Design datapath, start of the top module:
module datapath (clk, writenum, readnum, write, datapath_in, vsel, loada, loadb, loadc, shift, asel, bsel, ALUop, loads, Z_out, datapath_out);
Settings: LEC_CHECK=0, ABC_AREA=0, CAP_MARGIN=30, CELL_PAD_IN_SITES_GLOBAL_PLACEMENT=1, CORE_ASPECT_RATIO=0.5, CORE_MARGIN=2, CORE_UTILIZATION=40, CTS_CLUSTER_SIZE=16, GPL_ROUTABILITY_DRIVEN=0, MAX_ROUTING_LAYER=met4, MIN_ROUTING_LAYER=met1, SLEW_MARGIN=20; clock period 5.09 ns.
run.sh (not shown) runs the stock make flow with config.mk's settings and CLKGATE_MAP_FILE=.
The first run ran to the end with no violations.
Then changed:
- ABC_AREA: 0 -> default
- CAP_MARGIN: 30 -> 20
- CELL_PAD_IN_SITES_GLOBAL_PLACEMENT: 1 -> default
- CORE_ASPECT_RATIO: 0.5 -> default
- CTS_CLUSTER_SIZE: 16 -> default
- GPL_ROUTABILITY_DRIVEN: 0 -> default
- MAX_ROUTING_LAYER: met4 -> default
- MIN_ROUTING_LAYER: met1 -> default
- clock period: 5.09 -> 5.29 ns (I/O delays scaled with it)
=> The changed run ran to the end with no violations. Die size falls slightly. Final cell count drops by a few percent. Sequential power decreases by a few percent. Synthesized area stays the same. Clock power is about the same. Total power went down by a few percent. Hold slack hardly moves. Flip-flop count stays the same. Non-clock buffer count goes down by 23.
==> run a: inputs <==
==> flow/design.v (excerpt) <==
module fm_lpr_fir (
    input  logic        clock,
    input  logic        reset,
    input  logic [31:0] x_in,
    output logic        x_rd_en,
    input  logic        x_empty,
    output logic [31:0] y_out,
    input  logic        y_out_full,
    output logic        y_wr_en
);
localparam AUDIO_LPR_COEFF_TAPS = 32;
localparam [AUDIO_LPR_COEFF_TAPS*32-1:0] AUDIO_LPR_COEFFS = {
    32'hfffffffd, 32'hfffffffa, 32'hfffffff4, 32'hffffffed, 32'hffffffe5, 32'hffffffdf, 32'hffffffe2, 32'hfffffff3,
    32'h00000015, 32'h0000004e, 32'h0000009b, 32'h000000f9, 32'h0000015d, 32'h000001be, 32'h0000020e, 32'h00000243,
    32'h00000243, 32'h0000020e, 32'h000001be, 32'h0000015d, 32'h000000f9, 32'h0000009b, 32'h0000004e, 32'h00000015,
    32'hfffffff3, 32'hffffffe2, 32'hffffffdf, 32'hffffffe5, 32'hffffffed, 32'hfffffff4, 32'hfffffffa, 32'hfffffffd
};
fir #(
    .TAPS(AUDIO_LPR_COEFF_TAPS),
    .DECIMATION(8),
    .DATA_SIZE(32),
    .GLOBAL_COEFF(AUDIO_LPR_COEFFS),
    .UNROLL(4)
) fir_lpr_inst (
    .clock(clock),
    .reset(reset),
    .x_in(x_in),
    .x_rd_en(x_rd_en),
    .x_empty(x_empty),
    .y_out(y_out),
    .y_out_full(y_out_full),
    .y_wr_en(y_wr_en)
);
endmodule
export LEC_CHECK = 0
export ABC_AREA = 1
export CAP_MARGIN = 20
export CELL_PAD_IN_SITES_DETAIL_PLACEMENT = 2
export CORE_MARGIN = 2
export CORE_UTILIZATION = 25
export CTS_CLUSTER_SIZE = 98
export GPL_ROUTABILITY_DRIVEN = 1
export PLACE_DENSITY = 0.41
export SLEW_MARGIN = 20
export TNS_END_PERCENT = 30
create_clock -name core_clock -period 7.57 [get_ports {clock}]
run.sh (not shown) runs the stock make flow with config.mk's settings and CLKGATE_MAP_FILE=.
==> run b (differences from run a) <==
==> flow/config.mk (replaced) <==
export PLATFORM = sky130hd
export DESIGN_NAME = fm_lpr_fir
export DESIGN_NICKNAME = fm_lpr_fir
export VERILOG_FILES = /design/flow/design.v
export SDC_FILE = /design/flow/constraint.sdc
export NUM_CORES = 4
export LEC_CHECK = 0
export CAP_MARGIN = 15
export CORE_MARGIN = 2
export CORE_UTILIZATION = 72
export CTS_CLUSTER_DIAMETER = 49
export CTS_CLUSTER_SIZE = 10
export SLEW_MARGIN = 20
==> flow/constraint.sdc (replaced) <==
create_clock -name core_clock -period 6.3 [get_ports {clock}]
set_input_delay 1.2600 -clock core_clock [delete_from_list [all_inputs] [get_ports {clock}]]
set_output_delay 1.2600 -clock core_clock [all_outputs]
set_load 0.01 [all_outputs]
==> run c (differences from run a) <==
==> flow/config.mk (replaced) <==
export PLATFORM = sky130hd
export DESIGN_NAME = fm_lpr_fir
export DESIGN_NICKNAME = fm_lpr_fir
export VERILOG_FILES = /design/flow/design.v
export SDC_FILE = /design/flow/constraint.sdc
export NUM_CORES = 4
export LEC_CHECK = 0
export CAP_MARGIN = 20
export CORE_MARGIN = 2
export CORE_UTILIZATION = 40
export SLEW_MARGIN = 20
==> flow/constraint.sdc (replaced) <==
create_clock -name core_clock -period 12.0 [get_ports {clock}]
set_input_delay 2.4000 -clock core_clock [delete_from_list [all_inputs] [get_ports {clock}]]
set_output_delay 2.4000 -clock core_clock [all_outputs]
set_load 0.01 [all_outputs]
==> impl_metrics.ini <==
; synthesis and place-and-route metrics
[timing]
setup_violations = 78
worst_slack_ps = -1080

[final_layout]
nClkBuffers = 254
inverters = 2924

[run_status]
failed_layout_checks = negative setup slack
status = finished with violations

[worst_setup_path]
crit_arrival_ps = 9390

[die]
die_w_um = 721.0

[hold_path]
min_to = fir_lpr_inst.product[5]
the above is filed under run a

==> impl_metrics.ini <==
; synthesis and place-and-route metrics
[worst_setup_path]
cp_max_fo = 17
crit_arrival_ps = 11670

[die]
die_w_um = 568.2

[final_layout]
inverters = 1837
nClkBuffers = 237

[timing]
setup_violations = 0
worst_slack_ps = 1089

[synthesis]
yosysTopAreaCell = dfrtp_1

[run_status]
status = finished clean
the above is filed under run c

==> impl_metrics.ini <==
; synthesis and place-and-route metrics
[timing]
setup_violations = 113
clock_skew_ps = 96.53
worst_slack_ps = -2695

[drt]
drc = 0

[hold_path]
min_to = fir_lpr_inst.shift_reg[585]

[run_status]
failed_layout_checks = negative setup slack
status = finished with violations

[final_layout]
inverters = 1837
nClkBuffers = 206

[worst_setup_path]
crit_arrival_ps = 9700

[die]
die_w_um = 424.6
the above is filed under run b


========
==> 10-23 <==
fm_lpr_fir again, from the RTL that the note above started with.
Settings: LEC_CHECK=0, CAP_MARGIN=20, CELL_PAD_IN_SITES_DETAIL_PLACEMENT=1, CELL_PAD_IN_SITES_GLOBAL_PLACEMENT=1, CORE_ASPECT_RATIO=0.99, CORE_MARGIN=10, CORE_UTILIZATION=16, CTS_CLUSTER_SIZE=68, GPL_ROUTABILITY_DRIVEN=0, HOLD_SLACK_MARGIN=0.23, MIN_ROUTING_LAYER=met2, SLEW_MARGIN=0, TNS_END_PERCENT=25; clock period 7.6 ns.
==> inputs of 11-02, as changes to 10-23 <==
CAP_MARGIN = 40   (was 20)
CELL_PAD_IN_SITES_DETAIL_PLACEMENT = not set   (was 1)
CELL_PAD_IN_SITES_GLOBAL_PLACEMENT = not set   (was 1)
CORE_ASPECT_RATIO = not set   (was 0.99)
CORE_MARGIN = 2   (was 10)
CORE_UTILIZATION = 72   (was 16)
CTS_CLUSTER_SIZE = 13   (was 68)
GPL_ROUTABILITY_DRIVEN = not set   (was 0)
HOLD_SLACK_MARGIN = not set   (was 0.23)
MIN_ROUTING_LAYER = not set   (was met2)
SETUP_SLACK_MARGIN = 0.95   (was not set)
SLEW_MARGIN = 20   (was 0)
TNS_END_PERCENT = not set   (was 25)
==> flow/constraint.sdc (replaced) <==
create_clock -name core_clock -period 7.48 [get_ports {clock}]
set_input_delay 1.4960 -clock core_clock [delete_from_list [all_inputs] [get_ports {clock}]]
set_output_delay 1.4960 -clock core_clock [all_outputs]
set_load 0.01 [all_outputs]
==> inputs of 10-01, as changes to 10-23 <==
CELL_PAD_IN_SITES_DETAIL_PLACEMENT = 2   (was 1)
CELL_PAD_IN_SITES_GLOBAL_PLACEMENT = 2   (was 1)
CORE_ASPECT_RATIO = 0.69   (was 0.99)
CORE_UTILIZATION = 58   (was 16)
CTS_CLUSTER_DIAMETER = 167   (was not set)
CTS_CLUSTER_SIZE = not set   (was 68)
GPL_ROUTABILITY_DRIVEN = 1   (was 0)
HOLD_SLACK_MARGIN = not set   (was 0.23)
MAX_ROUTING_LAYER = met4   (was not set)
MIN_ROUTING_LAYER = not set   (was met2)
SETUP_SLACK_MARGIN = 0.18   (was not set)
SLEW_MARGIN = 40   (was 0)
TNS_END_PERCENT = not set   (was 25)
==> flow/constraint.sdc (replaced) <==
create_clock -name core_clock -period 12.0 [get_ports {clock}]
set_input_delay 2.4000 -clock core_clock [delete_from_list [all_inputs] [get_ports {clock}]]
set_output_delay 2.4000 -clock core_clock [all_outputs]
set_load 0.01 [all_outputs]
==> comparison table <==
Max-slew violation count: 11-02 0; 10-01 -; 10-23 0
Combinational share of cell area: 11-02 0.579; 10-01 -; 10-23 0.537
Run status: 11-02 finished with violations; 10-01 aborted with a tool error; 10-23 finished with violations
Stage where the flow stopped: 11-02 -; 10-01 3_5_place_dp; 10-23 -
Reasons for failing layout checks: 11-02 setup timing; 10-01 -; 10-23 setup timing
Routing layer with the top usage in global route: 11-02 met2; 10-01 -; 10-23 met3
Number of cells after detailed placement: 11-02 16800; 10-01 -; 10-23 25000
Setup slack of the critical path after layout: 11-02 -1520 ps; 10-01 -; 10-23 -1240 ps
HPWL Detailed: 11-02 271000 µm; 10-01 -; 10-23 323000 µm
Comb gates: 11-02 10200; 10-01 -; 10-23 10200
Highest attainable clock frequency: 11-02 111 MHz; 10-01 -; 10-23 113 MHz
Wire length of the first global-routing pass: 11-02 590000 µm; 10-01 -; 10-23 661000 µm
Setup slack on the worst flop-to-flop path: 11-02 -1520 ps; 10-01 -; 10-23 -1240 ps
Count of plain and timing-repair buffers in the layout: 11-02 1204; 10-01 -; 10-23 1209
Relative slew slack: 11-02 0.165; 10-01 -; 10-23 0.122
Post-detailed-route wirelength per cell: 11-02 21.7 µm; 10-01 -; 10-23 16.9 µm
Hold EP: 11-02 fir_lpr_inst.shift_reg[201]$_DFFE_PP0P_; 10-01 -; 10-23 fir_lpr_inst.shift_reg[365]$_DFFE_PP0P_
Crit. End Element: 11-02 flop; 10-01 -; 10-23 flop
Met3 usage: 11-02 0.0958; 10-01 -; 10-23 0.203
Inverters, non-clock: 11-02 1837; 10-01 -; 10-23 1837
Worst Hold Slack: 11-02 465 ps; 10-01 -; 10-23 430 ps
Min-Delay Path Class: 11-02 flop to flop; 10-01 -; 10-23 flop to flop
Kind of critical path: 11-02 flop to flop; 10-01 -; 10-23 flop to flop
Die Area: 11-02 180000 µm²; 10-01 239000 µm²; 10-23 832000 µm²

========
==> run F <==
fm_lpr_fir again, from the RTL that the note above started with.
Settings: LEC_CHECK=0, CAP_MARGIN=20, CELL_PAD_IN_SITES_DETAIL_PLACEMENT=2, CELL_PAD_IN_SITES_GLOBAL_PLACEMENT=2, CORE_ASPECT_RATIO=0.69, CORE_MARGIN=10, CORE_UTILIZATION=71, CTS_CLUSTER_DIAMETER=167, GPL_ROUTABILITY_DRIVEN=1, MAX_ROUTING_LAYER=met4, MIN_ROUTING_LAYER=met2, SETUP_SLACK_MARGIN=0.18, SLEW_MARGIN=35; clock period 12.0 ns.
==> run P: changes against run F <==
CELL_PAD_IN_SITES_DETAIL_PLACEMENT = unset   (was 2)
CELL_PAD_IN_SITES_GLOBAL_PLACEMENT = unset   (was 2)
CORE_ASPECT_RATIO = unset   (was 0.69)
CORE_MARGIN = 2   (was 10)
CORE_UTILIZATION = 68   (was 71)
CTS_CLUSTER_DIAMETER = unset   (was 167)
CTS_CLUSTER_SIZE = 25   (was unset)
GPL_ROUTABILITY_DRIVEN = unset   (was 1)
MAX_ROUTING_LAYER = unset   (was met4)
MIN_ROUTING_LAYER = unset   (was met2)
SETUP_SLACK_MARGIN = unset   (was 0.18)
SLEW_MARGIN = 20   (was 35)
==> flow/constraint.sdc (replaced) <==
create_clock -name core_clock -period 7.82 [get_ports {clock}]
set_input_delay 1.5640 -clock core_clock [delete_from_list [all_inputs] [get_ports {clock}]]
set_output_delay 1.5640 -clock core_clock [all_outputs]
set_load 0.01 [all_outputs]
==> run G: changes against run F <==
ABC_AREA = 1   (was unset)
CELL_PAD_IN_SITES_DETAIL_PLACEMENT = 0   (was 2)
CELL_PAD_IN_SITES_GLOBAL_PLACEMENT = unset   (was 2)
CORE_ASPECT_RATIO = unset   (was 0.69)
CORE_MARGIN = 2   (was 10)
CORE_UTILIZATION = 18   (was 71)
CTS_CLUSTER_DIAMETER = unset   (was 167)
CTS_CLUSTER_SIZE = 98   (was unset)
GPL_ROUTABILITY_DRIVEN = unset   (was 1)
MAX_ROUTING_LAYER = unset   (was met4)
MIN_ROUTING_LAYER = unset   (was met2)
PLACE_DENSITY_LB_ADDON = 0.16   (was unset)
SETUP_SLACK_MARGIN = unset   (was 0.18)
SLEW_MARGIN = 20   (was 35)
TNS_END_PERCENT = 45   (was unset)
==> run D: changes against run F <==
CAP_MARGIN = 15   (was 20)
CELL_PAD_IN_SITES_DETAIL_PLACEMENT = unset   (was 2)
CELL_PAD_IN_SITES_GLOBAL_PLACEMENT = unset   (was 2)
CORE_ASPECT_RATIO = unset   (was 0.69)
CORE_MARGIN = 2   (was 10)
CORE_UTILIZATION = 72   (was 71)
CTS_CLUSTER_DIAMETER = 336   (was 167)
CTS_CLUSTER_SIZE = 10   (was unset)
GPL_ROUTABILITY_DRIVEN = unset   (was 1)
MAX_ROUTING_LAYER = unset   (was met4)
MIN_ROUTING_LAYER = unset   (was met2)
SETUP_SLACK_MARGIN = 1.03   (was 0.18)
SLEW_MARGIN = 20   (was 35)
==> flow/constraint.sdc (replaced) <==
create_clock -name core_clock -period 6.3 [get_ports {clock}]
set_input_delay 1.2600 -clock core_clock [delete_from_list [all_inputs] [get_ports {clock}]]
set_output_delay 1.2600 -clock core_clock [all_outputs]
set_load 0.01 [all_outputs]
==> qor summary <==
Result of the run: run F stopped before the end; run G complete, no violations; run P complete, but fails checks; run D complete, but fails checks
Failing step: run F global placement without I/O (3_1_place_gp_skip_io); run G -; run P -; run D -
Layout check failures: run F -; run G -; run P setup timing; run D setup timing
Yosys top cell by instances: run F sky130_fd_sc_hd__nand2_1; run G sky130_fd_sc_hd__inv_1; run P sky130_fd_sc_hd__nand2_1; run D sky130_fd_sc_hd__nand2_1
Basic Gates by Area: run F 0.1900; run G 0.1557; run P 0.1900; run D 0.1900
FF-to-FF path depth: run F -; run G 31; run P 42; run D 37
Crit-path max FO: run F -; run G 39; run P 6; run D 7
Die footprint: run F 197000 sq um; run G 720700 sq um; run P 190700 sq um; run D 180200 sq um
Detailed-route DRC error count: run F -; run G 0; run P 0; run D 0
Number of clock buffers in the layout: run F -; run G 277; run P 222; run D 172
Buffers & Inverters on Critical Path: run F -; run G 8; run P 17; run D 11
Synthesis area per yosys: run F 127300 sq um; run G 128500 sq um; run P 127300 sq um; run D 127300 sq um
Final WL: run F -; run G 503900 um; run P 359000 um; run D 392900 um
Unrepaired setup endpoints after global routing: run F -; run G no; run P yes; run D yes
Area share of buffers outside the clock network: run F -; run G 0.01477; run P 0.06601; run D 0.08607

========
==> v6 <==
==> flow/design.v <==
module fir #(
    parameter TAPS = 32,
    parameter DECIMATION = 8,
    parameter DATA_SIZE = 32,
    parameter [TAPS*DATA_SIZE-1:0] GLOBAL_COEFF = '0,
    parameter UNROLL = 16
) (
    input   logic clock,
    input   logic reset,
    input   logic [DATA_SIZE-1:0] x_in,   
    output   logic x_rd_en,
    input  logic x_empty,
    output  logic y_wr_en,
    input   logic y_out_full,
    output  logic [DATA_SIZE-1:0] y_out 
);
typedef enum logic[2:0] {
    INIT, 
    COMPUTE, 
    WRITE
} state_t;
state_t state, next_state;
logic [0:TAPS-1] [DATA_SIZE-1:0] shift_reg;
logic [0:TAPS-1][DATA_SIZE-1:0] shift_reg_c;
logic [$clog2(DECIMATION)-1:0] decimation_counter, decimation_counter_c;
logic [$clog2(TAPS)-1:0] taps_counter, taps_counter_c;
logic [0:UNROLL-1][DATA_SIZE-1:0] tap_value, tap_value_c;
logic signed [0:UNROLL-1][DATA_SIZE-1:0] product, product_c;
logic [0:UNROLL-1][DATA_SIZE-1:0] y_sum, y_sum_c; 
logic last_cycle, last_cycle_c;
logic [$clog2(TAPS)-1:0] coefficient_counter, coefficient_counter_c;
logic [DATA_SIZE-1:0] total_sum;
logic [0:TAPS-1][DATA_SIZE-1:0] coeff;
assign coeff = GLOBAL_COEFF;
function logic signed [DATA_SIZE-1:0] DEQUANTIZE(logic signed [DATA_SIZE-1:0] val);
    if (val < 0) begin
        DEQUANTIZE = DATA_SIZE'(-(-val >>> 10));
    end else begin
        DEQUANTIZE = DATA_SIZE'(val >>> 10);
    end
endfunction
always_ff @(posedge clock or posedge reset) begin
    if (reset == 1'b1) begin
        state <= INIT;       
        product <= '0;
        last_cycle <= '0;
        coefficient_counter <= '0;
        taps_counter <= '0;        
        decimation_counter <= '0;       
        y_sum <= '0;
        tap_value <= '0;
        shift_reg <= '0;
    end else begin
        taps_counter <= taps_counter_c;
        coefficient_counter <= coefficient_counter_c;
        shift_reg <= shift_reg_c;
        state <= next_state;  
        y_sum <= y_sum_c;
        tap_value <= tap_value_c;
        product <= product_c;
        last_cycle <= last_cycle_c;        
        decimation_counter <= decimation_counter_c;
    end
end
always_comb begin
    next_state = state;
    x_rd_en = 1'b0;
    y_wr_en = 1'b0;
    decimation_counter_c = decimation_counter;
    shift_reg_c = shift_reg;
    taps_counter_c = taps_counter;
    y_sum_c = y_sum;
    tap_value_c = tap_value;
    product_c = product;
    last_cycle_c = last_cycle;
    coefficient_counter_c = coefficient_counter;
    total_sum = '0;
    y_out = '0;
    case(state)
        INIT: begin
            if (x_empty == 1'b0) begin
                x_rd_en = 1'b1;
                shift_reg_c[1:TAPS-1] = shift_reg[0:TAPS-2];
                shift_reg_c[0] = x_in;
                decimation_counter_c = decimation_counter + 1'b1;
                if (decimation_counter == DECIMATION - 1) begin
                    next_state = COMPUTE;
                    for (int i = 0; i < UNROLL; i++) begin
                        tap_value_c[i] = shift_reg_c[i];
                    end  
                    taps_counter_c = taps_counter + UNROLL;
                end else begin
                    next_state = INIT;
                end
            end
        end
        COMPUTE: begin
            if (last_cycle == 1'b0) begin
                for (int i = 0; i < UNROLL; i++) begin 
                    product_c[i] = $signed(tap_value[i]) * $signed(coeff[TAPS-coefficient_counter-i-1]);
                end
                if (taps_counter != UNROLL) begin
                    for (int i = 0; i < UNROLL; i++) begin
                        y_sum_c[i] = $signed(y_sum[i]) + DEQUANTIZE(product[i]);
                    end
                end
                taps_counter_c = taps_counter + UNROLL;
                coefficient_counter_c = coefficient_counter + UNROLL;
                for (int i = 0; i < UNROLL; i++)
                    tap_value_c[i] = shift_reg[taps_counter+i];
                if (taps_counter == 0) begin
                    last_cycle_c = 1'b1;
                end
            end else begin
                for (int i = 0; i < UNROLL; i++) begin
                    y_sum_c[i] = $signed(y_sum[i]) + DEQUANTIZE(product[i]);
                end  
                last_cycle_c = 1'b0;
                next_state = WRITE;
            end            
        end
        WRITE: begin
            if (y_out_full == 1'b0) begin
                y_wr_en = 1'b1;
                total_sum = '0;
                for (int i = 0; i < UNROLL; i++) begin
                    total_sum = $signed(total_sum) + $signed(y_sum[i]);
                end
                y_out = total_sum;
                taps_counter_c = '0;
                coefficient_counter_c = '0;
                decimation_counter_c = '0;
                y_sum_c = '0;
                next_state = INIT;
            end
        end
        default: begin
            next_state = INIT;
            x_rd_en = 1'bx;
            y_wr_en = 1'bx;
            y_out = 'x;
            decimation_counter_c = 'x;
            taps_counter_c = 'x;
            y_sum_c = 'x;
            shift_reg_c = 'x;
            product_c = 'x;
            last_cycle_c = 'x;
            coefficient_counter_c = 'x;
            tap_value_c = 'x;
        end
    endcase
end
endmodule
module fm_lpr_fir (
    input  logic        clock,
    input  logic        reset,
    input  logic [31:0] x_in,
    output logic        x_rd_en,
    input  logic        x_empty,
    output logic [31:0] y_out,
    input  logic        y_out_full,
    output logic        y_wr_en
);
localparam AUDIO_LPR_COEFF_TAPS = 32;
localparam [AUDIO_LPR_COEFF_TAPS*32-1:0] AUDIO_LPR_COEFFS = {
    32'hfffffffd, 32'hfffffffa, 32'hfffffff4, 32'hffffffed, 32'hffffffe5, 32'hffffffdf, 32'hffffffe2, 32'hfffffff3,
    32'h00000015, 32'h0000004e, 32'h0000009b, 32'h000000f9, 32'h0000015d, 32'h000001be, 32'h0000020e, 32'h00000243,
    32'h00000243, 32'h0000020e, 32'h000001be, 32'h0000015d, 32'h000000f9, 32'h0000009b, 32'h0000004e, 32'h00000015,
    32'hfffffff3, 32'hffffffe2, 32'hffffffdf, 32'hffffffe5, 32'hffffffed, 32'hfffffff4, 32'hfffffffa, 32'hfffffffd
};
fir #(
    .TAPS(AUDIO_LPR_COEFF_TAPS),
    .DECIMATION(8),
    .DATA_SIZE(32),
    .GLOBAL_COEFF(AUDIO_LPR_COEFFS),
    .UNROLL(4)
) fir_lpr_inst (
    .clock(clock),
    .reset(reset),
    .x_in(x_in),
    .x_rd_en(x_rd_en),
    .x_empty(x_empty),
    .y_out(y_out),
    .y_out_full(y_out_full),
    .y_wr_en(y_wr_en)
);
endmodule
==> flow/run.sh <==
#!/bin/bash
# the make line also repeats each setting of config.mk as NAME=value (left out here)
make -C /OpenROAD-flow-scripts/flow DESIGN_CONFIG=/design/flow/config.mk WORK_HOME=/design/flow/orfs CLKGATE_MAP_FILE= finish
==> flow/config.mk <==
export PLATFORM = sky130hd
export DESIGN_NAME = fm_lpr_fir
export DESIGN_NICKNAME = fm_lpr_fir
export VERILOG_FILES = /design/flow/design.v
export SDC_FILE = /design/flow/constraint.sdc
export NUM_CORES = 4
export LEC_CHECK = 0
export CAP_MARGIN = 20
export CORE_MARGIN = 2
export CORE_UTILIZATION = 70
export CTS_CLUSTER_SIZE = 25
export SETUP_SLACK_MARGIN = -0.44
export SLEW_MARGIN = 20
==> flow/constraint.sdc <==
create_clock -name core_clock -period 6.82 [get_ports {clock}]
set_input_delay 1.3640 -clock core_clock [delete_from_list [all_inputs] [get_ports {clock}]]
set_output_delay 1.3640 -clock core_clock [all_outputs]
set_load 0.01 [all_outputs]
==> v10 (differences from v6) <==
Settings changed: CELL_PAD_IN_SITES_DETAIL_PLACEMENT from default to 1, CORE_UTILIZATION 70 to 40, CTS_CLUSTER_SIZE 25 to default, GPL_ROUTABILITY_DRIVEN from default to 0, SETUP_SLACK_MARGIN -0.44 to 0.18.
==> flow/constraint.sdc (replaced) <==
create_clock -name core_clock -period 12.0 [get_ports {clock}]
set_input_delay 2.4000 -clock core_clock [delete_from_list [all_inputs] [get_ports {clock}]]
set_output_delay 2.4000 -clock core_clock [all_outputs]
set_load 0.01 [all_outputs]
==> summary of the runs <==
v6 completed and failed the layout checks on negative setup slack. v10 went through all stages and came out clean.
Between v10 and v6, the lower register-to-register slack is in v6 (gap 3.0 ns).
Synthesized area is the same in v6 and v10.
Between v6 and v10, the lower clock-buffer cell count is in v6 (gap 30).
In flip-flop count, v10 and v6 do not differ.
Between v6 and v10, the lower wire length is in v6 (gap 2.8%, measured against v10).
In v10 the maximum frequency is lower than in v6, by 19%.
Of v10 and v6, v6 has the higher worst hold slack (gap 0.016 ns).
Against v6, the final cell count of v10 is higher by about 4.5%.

## WHAT IS EXPECTED:
Where does the word "error" occur in the records? Return every line that holds it.

## EXERCISE OUTPUT:
Run status: 11-02 finished with violations; 10-01 aborted with a tool error; 10-23 finished with violations
Detailed-route DRC error count: run F -; run G 0; run P 0; run D 0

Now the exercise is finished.